Code written in Java would have exactly the same problem I believe? You are advised to use a StringBuilder.

C++ has a StringBuilder, it's called std::ostringstream, but the author didn't seem to know about it, so reinvented it.

To be polite, his reinvention is reasonable, and knowing about this problem is useful.

Not quite exactly the same issue, not sure about all JVMs but the HotSpot JIT will replace concatenation with StringBuilder usage in many cases but it may not be ideal.

For example it may create a new StringBuilder in every iteration of a loop whereas you may be able to code it such that only a single StringBuilder needs to be created and you may be able to provide better initial array size hinting. If it's just a single concatenation statement, building a log message or something, then using the '+' operator won't have much if any impact on performance.

> Not quite exactly the same issue, not sure about all JVMs but the HotSpot JIT will replace concatenation with StringBuilder usage in many cases but it may not be ideal.

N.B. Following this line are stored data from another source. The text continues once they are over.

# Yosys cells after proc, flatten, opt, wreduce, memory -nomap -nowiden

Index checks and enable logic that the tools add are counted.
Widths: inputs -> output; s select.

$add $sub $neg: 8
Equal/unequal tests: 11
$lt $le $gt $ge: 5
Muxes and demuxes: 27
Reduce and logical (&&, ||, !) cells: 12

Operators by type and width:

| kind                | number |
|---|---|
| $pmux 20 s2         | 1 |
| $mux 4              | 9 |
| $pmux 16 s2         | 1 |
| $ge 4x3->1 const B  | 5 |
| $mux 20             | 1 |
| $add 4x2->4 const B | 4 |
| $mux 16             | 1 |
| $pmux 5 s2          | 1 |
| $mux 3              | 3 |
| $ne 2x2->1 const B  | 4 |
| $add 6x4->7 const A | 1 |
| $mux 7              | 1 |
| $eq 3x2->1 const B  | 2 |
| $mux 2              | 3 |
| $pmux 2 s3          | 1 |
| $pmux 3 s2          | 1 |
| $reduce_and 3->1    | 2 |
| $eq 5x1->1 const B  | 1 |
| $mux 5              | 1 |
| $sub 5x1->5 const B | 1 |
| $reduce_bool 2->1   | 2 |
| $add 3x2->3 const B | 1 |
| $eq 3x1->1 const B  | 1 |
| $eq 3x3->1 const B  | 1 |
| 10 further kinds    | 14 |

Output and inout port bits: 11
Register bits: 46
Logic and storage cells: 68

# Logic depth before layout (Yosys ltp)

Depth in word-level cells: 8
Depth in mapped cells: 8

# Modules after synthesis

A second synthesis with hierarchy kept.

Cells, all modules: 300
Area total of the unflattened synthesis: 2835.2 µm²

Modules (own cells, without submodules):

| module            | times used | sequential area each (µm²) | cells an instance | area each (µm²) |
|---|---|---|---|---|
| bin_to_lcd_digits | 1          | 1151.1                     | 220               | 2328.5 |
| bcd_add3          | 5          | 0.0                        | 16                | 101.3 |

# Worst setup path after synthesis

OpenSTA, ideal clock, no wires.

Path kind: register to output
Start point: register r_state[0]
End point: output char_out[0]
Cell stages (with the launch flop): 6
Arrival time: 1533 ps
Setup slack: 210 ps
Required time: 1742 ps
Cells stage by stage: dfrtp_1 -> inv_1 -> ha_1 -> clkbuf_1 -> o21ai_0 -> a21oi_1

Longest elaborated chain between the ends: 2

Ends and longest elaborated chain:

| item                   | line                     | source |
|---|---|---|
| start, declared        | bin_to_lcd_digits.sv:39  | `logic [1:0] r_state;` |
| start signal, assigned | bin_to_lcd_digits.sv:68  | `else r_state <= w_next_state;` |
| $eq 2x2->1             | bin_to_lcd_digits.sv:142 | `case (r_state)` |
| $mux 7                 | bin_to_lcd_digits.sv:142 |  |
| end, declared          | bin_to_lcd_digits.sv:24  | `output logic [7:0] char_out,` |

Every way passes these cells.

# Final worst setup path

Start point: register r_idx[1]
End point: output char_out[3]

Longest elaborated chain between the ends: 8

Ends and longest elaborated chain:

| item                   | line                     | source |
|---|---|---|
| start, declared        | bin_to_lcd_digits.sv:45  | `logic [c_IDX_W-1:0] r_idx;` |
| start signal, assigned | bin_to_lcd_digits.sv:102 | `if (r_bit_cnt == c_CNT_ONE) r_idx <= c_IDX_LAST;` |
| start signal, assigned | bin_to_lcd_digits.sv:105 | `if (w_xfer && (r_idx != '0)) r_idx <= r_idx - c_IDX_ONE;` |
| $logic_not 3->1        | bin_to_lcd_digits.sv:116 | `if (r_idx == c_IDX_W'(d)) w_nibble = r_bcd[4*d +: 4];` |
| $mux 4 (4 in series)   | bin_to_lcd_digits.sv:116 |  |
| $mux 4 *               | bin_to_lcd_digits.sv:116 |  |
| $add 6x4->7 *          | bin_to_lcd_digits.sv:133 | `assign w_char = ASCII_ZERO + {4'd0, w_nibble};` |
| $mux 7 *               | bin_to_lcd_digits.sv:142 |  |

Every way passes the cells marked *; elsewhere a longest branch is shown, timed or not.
File: src/rtl/multi_demode_ctrl.sv
// multi_demode_ctrl
//   Demodulator mode controller. Accepts a carrier/mode config word over a valid/ready
//   handshake, then retunes the IQ front end in three phases: blank the output, issue a
//   one-cycle retune pulse, and discard settling samples. It drives the am/fm/pm stage
//   enables, the FM shift amount and the slicer thresholds, and selects one of NUM_MODES
//   concatenated demod channels onto the output. The output is zero with valid low during
//   every mode transition.
//
// Ports
//   sys_clk, sys_rst                 clock, synchronous active-high reset
//   cfg_valid/cfg_ready              config handshake; ready only in IDLE and RUN
//   cfg_freq/cfg_type/cfg_modu       carrier increment, mode code (1..NUM_MODES), shift nibbles
//   iq_phase_increment(_valid)       retune word and its one-cycle strobe
//   iq_valid                         front end sample strobe
//   am_en/fm_en/pm_en                demod stage enables (at most one high)
//   shift_num                        FM scale
//   up_judge_thre/low_judge_thre     slicer thresholds
//   ch_data                          channel k (type k+1) at [k*DW +: DW]
//   demode_data_out/demode_valid     selected sample and strobe (RUN only)
//   state_o                          current FSM state

module multi_demode_ctrl #(
    parameter int unsigned DW         = 14,
    parameter int unsigned NUM_MODES  = 5,
    parameter int unsigned SHIFT_W    = 4,
    parameter int unsigned SHIFT_INIT = 0,
    parameter int unsigned BLANK_CYC  = 16,
    parameter int unsigned SETTLE_CNT = 64,
    parameter int          ASK_UP     = 100,
    parameter int          ASK_LO     = 100,
    parameter int          FSK_UP     = 0,
    parameter int          FSK_LO     = -100,
    parameter int          PSK_UP     = 50,
    parameter int          PSK_LO     = 100
) (
    input  logic                    sys_clk,
    input  logic                    sys_rst,
    input  logic                    cfg_valid,
    output logic                    cfg_ready,
    input  logic [31:0]             cfg_freq,
    input  logic [7:0]              cfg_type,
    input  logic [7:0]              cfg_modu,
    output logic [31:0]             iq_phase_increment,
    output logic                    iq_phase_increment_valid,
    input  logic                    iq_valid,
    output logic                    am_en,
    output logic                    fm_en,
    output logic                    pm_en,
    output logic [SHIFT_W-1:0]      shift_num,
    output logic [DW-1:0]           up_judge_thre,
    output logic [DW-1:0]           low_judge_thre,
    input  logic [NUM_MODES*DW-1:0] ch_data,
    output logic [DW-1:0]           demode_data_out,
    output logic                    demode_valid,
    output logic [2:0]              state_o
);

    typedef enum logic [2:0] {
        StIdle   = 3'd0,
        StBlank  = 3'd1,
        StRetune = 3'd2,
        StSettle = 3'd3,
        StRun    = 3'd4
    } state_e;

    localparam int unsigned BlankW  = $clog2(BLANK_CYC + 1);
    localparam int unsigned SettleW = $clog2(SETTLE_CNT + 1);
    localparam int unsigned SumW    = SHIFT_W + 2;

    localparam logic [BlankW-1:0]  BlankLast  = BlankW'(BLANK_CYC - 1);
    localparam logic [SettleW-1:0] SettleLast = SettleW'(SETTLE_CNT - 1);
    localparam logic [7:0]         NumModesB  = 8'(NUM_MODES);
    localparam logic [SumW-1:0]    ShiftMax   = SumW'((1 << SHIFT_W) - 1);

    localparam logic [DW-1:0] AskUpV = DW'(ASK_UP);
    localparam logic [DW-1:0] AskLoV = DW'(ASK_LO);
    localparam logic [DW-1:0] FskUpV = DW'(FSK_UP);
    localparam logic [DW-1:0] FskLoV = DW'(FSK_LO);
    localparam logic [DW-1:0] PskUpV = DW'(PSK_UP);
    localparam logic [DW-1:0] PskLoV = DW'(PSK_LO);

    state_e              state_q, state_d;
    logic [BlankW-1:0]   blank_cnt_q;
    logic [SettleW-1:0]  settle_cnt_q;
    logic [31:0]         freq_q;
    logic [7:0]          type_q;
    logic [7:0]          modu_q;

    logic [31:0]         inc_q, inc_d;
    logic                inc_vld_q, inc_vld_d;
    logic                am_q, am_d, fm_q, fm_d, pm_q, pm_d;
    logic [SHIFT_W-1:0]  shift_q, shift_d;
    logic [DW-1:0]       up_q, up_d, low_q, low_d;
    logic [DW-1:0]       data_q, data_d;
    logic                dvld_q, dvld_d;

    logic                accept;
    logic                cfg_type_ok;
    logic [SumW-1:0]     shift_sum;
    logic [SHIFT_W-1:0]  shift_sat;
    logic [DW-1:0]       ch_sel;

    assign cfg_ready   = (state_q == StIdle) || (state_q == StRun);
    assign accept      = cfg_valid && cfg_ready;
    assign cfg_type_ok = (cfg_type != 8'd0) && (cfg_type <= NumModesB);

    // Summed with two bits of headroom so the saturation test sees the true total.
    assign shift_sum = SumW'(SHIFT_INIT) + SumW'(modu_q[7:4]) + SumW'(modu_q[3:0]);
    assign shift_sat = (shift_sum > ShiftMax) ? ShiftMax[SHIFT_W-1:0] : shift_sum[SHIFT_W-1:0];

    always_comb begin
        ch_sel = '0;
        for (int k = 0; k < NUM_MODES; k++) begin
            if (type_q == 8'(k + 1)) ch_sel = ch_data[k*DW +: DW];
        end
    end

    // State register
    always_ff @(posedge sys_clk) begin
        if (sys_rst) state_q <= StIdle;
        else         state_q <= state_d;
    end

    // Next-state logic
    always_comb begin
        state_d = state_q;
        case (state_q)
            StIdle, StRun: begin
                // Invalid codes are accepted but never leave IDLE.
                if (accept) state_d = cfg_type_ok ? StBlank : StIdle;
            end
            StBlank:  if (blank_cnt_q == BlankLast) state_d = StRetune;
            StRetune: state_d = StSettle;
            StSettle: if (iq_valid && (settle_cnt_q == SettleLast)) state_d = StRun;
            default:  state_d = StIdle;
        endcase
    end

    // Output next-values; outputs are registered below.
    always_comb begin
        inc_d     = inc_q;
        inc_vld_d = 1'b0;
        am_d      = am_q;
        fm_d      = fm_q;
        pm_d      = pm_q;
        shift_d   = shift_q;
        up_d      = up_q;
        low_d     = low_q;
        data_d    = '0;
        dvld_d    = 1'b0;

        if (state_q == StRetune) begin
            inc_d     = freq_q;
            inc_vld_d = 1'b1;
            shift_d   = shift_sat;
            am_d      = (type_q == 8'd1) || (type_q == 8'd2);
            fm_d      = (type_q == 8'd3) || (type_q == 8'd4);
            pm_d      = (type_q == 8'd5);
            case (type_q)
                8'd2:    begin up_d = AskUpV; low_d = AskLoV; end
                8'd4:    begin up_d = FskUpV; low_d = FskLoV; end
                8'd5:    begin up_d = PskUpV; low_d = PskLoV; end
                default: begin up_d = '0;     low_d = '0;     end
            endcase
        end

        if (state_q == StRun) begin
            data_d = ch_sel;
            dvld_d = iq_valid;
        end

        if (accept) begin
            am_d   = 1'b0;
            fm_d   = 1'b0;
            pm_d   = 1'b0;
            data_d = '0;
            dvld_d = 1'b0;
            if (!cfg_type_ok) begin
                shift_d = '0;
                up_d    = '0;
                low_d   = '0;
            end
        end
    end

    always_ff @(posedge sys_clk) begin
        if (sys_rst) begin
            blank_cnt_q  <= '0;
            settle_cnt_q <= '0;
            freq_q       <= '0;
            type_q       <= '0;
            modu_q       <= '0;
            inc_q        <= '0;
            inc_vld_q    <= 1'b0;
            am_q         <= 1'b0;
            fm_q         <= 1'b0;
            pm_q         <= 1'b0;
            shift_q      <= '0;
            up_q         <= '0;
            low_q        <= '0;
            data_q       <= '0;
            dvld_q       <= 1'b0;
        end else begin
            blank_cnt_q  <= (state_q == StBlank) ? blank_cnt_q + 1'b1 : '0;
            if (state_q != StSettle) settle_cnt_q <= '0;
            else if (iq_valid)       settle_cnt_q <= settle_cnt_q + 1'b1;
            if (accept) begin
                freq_q <= cfg_freq;
                type_q <= cfg_type;
                modu_q <= cfg_modu;
            end
            inc_q     <= inc_d;
            inc_vld_q <= inc_vld_d;
            am_q      <= am_d;
            fm_q      <= fm_d;
            pm_q      <= pm_d;
            shift_q   <= shift_d;
            up_q      <= up_d;
            low_q     <= low_d;
            data_q    <= data_d;
            dvld_q    <= dvld_d;
        end
    end

    assign iq_phase_increment       = inc_q;
    assign iq_phase_increment_valid = inc_vld_q;
    assign am_en                    = am_q;
    assign fm_en                    = fm_q;
    assign pm_en                    = pm_q;
    assign shift_num                = shift_q;
    assign up_judge_thre            = up_q;
    assign low_judge_thre           = low_q;
    assign demode_data_out          = data_q;
    assign demode_valid             = dvld_q;
    assign state_o                  = state_q;

endmodule
File: src/rtl/codificador_multidigito_if.sv
// Capture/display bus of the multi-digit code converter.
// The slave modport is the converter; the master modport is whoever drives the captures.
interface codificador_multidigito_if #(
  parameter int DIGITS = 4
);
  logic [3:0]        Input;
  logic              Ready;
  logic [1:0]        Mode;
  logic              Clear;
  logic [3:0]        Output;
  logic              Valid;
  logic              Error;
  logic [6:0]        Display;
  logic [DIGITS-1:0] DigitSel;

  modport master (
    output Input, Ready, Mode, Clear,
    input  Output, Valid, Error, Display, DigitSel
  );

  modport slave (
    input  Input, Ready, Mode, Clear,
    output Output, Valid, Error, Display, DigitSel
  );
endinterface

File: src/rtl/codificador_multidigito.sv
// Multi-mode 4-bit code converter feeding a DIGITS-deep shift buffer that is
// time-multiplexed onto a single 7-segment bus with one-hot digit enables.
module codificador_multidigito #(
  parameter int DIGITS   = 4,
  parameter int SCAN_DIV = 1000
) (
  input logic Clock,
  input logic Reset,
  codificador_multidigito_if.slave bus
);

  localparam int IDX_W = (DIGITS > 1) ? $clog2(DIGITS) : 1;
  localparam int PRE_W = (SCAN_DIV > 1) ? $clog2(SCAN_DIV) : 1;

  typedef enum logic [1:0] {
    MODE_BIN   = 2'b00,
    MODE_XS3   = 2'b01,
    MODE_GRAY  = 2'b10,
    MODE_NINES = 2'b11
  } mode_e;

  typedef struct packed {
    logic       loaded;
    logic       err;
    logic [3:0] code;
  } entry_t;

  logic                    ready_q, ready_d;
  entry_t [DIGITS-1:0]     buf_q, buf_d;
  logic [3:0]              out_q, out_d;
  logic                    err_q, err_d;
  logic                    valid_q, valid_d;
  logic [IDX_W-1:0]        idx_q, idx_d;
  logic [PRE_W-1:0]        presc_q, presc_d;

  logic                    capture;
  logic [3:0]              conv_code;
  logic                    conv_err;
  entry_t                  cur;
  logic [DIGITS-1:0]       digit_sel;
  logic [6:0]              seg;

  function automatic logic [6:0] hex_font(input logic [3:0] v);
    logic [6:0] f;
    case (v)
      4'h0: f = 7'b1111110;
      4'h1: f = 7'b0110000;
      4'h2: f = 7'b1101101;
      4'h3: f = 7'b1111001;
      4'h4: f = 7'b0110011;
      4'h5: f = 7'b1011011;
      4'h6: f = 7'b1011111;
      4'h7: f = 7'b1110000;
      4'h8: f = 7'b1111111;
      4'h9: f = 7'b1111011;
      4'hA: f = 7'b1110111;
      4'hB: f = 7'b0011111;
      4'hC: f = 7'b1001110;
      4'hD: f = 7'b0111101;
      4'hE: f = 7'b1001111;
      default: f = 7'b1000111;
    endcase
    return f;
  endfunction

  // NOTE: every signal written in an always_comb gets a default on entry, so
  // no path through the block can leave it unassigned and infer a latch.
  always_comb begin
    conv_code = bus.Input;
    conv_err  = 1'b0;
    case (mode_e'(bus.Mode))
      MODE_BIN:   conv_code = bus.Input;
      MODE_XS3: begin
        if (bus.Input > 4'd9) begin
          conv_code = 4'd0;
          conv_err  = 1'b1;
        end else begin
          conv_code = bus.Input + 4'd3;
        end
      end
      MODE_GRAY:  conv_code = bus.Input ^ (bus.Input >> 1);
      MODE_NINES: begin
        if (bus.Input > 4'd9) begin
          conv_code = 4'd0;
          conv_err  = 1'b1;
        end else begin
          conv_code = 4'd9 - bus.Input;
        end
      end
      default:    conv_code = bus.Input;
    endcase
  end

  always_comb begin
    capture = bus.Ready & ~ready_q;
    ready_d = bus.Ready;
    buf_d   = buf_q;
    out_d   = out_q;
    err_d   = err_q;
    valid_d = 1'b0;

    // Clear wins over a coincident capture; the Ready edge is consumed either way.
    if (bus.Clear) begin
      buf_d = '0;
      out_d = 4'd0;
      err_d = 1'b0;
    end else if (capture) begin
      for (int k = DIGITS - 1; k > 0; k--) begin
        buf_d[k] = buf_q[k-1];
      end
      buf_d[0].loaded = 1'b1;
      buf_d[0].err    = conv_err;
      buf_d[0].code   = conv_code;
      out_d   = conv_code;
      err_d   = conv_err;
      valid_d = 1'b1;
    end

    presc_d = presc_q + PRE_W'(1);
    idx_d   = idx_q;
    if (presc_q == PRE_W'(SCAN_DIV - 1)) begin
      presc_d = '0;
      idx_d   = (idx_q == IDX_W'(DIGITS - 1)) ? '0 : idx_q + IDX_W'(1);
    end
  end

  // NOTE: the digit buffer is a handful of flops, not a RAM, so it is reset
  // along with everything else; the blank-on-reset display depends on it.
  always_ff @(posedge Clock) begin
    if (Reset) begin
      ready_q <= 1'b0;
      buf_q   <= '0;
      out_q   <= 4'd0;
      err_q   <= 1'b0;
      valid_q <= 1'b0;
      idx_q   <= '0;
      presc_q <= '0;
    end else begin
      // NOTE: non-blocking assignments here so every flop samples the values
      // from before the edge, independent of statement order.
      ready_q <= ready_d;
      buf_q   <= buf_d;
      out_q   <= out_d;
      err_q   <= err_d;
      valid_q <= valid_d;
      idx_q   <= idx_d;
      presc_q <= presc_d;
    end
  end

  // Enable and segments both come from the registered idx, so they never disagree.
  always_comb begin
    cur       = '0;
    digit_sel = '0;
    for (int i = 0; i < DIGITS; i++) begin
      if (idx_q == IDX_W'(i)) begin
        cur          = buf_q[i];
        digit_sel[i] = 1'b1;
      end
    end
    if (!cur.loaded) begin
      seg = 7'b0000000;
    end else if (cur.err) begin
      seg = 7'b0000001;
    end else begin
      seg = hex_font(cur.code);
    end
  end

  assign bus.Output   = out_q;
  assign bus.Error    = err_q;
  assign bus.Valid    = valid_q;
  assign bus.Display  = seg;
  assign bus.DigitSel = digit_sel;

endmodule

File: src/flat_wrapper.sv
// flat-port wrapper written by rule: the top's interface ports become plain ports
module codificador_multidigito_flat 
#(
  parameter int DIGITS   = 4,
  parameter int SCAN_DIV = 1000
)
  (Clock, Reset, bus_Input, bus_Ready, bus_Mode, bus_Clear, bus_Output, bus_Valid, bus_Error, bus_Display, bus_DigitSel);
  codificador_multidigito_if #(.DIGITS(DIGITS)) bus_i ();
  input logic Clock;
  input logic Reset;
  input wire logic [$bits(bus_i.Input)-1:0] bus_Input;
  input wire logic [$bits(bus_i.Ready)-1:0] bus_Ready;
  input wire logic [$bits(bus_i.Mode)-1:0] bus_Mode;
  input wire logic [$bits(bus_i.Clear)-1:0] bus_Clear;
  output wire logic [$bits(bus_i.Output)-1:0] bus_Output;
  output wire logic [$bits(bus_i.Valid)-1:0] bus_Valid;
  output wire logic [$bits(bus_i.Error)-1:0] bus_Error;
  output wire logic [$bits(bus_i.Display)-1:0] bus_Display;
  output wire logic [$bits(bus_i.DigitSel)-1:0] bus_DigitSel;
  assign bus_i.Input = bus_Input;
  assign bus_i.Ready = bus_Ready;
  assign bus_i.Mode = bus_Mode;
  assign bus_i.Clear = bus_Clear;
  assign bus_Output = bus_i.Output;
  assign bus_Valid = bus_i.Valid;
  assign bus_Error = bus_i.Error;
  assign bus_Display = bus_i.Display;
  assign bus_DigitSel = bus_i.DigitSel;
  codificador_multidigito #(.DIGITS(DIGITS), .SCAN_DIV(SCAN_DIV)) u_core (.Clock(Clock), .Reset(Reset), .bus(bus_i));
endmodule
File: config.mk
export PLATFORM = sky130hd
export DESIGN_NAME = codificador_multidigito_flat
export DESIGN_NICKNAME = d
export VERILOG_FILES = /design/src/rtl/codificador_multidigito_if.sv /design/src/rtl/codificador_multidigito.sv /design/src/flat_wrapper.sv
export SDC_FILE = /design/constraint.sdc
export NUM_CORES = 1
export LEC_CHECK = 0
export CAP_MARGIN = 20
export CORE_ASPECT_RATIO = 1.1
export CORE_MARGIN = 5
export CORE_UTILIZATION = 60
export DETAILED_ROUTE_END_ITERATION = 8
export MAX_ROUTING_LAYER = met4
export PLACE_DENSITY = 0.85
export SYNTH_ARGS = -nofsm -noshare
export SYNTH_HDL_FRONTEND = slang
export SYNTH_SLANG_ARGS = --single-unit
export TNS_END_PERCENT = 50
File: constraint.sdc
create_clock -name Clock -period 4.36 [get_ports Clock]
set_clock_uncertainty 0.05 [all_clocks]
set_input_delay 0.872 -clock Clock [delete_from_list [all_inputs] [get_ports Clock]]
set_output_delay 0.872 -clock Clock [all_outputs]
set_load 0.02 [all_outputs]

It's not even the JIT, it's a static transformation at byte code creation time. Last I checked:

    String s = "foo" + "bar";
Produced identical byte code to:

    String s = new StringBuilder()
        .append("foo")
        .append("bar")
        .toString();
Except that C++ already has the interface with "the right thing", the author of the post was just unaware of it.

It is a very complex language, and that is definitely a mark against it, but the exact same thing could happen in Java or C# if people didn't know to use StringBuilder instead of relying on concatenating strings.

It's a complex language, but the standard library is tiny compared to e.g. Java's. Anyone programming C++ should at the very least know [io]stringstream.